→ **What is being asked**: Whenever a line in the listing contains "assert", copy that line.

→ **Records shown**:
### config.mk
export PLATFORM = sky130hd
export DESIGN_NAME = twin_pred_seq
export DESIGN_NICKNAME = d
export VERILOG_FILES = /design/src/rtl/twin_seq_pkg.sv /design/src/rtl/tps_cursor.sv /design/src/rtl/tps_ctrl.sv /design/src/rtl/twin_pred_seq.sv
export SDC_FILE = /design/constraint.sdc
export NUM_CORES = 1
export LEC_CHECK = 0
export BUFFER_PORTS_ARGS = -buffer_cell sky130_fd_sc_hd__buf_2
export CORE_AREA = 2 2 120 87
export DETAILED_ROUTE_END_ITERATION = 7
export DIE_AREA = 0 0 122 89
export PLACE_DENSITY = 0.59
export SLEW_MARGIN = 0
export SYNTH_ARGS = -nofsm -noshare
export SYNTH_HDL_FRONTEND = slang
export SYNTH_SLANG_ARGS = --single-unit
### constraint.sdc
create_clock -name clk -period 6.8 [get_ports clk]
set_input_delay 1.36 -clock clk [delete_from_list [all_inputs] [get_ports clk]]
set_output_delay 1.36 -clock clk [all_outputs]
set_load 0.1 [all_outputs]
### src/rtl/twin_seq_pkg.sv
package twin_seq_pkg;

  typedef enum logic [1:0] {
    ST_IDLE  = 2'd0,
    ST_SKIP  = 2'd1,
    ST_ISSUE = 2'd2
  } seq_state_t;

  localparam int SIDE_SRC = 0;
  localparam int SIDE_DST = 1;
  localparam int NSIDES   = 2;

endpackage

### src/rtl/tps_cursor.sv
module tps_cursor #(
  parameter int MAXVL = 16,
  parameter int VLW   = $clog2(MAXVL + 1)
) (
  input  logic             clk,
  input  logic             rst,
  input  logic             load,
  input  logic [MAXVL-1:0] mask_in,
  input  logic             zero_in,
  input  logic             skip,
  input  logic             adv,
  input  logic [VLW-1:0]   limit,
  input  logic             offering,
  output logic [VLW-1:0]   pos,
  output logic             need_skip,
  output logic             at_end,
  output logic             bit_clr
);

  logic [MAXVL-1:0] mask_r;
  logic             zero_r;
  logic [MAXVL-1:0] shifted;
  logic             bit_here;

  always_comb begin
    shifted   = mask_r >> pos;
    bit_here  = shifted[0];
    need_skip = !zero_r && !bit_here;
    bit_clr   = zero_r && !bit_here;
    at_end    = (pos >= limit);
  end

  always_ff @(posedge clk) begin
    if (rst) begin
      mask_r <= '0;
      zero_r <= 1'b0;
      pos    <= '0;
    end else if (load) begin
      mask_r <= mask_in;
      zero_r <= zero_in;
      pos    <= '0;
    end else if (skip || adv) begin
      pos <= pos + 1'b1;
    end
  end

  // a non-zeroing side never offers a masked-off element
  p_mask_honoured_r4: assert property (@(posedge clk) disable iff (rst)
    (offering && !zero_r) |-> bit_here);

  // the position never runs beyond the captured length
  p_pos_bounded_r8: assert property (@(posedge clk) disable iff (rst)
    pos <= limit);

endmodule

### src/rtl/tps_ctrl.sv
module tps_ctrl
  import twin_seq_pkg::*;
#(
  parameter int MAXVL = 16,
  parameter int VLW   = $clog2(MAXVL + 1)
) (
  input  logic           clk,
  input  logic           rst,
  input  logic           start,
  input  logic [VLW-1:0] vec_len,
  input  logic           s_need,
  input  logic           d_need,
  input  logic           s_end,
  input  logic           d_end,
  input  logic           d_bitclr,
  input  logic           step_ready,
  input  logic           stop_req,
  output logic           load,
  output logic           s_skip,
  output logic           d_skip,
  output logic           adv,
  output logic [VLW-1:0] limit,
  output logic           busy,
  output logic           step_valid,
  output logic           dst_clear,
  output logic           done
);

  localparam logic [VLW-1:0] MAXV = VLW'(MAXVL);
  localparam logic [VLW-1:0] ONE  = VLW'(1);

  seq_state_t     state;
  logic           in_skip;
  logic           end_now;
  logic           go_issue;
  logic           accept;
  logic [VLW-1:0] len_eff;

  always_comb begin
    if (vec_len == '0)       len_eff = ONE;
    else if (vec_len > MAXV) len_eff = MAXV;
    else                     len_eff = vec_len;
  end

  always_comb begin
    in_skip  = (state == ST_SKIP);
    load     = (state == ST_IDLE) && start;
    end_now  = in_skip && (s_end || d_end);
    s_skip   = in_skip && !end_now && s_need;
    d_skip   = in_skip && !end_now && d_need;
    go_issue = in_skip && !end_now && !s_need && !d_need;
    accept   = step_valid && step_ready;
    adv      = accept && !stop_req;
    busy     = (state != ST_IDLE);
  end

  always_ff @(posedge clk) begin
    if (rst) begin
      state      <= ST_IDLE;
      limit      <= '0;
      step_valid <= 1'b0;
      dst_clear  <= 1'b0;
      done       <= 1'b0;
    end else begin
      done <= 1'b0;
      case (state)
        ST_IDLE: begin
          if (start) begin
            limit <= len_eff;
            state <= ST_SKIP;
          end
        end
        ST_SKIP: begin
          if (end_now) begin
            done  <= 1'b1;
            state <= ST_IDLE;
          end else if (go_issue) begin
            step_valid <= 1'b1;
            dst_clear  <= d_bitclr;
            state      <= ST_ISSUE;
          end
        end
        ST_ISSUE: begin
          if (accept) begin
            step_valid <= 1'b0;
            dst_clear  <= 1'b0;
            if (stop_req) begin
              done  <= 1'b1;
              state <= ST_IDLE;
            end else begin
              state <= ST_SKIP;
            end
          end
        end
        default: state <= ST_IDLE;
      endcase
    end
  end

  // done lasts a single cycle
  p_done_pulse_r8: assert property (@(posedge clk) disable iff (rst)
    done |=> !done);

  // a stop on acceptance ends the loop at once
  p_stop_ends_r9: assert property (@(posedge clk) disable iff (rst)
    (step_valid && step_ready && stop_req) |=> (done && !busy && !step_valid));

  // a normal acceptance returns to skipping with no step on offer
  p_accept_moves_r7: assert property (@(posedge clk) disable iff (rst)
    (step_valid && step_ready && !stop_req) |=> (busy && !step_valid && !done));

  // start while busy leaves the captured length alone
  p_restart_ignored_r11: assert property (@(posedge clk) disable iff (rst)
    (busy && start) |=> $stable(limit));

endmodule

→ **Result for this exercise**:
  p_mask_honoured_r4: assert property (@(posedge clk) disable iff (rst)
  p_pos_bounded_r8: assert property (@(posedge clk) disable iff (rst)
  p_done_pulse_r8: assert property (@(posedge clk) disable iff (rst)
  p_stop_ends_r9: assert property (@(posedge clk) disable iff (rst)
  p_accept_moves_r7: assert property (@(posedge clk) disable iff (rst)
  p_restart_ignored_r11: assert property (@(posedge clk) disable iff (rst)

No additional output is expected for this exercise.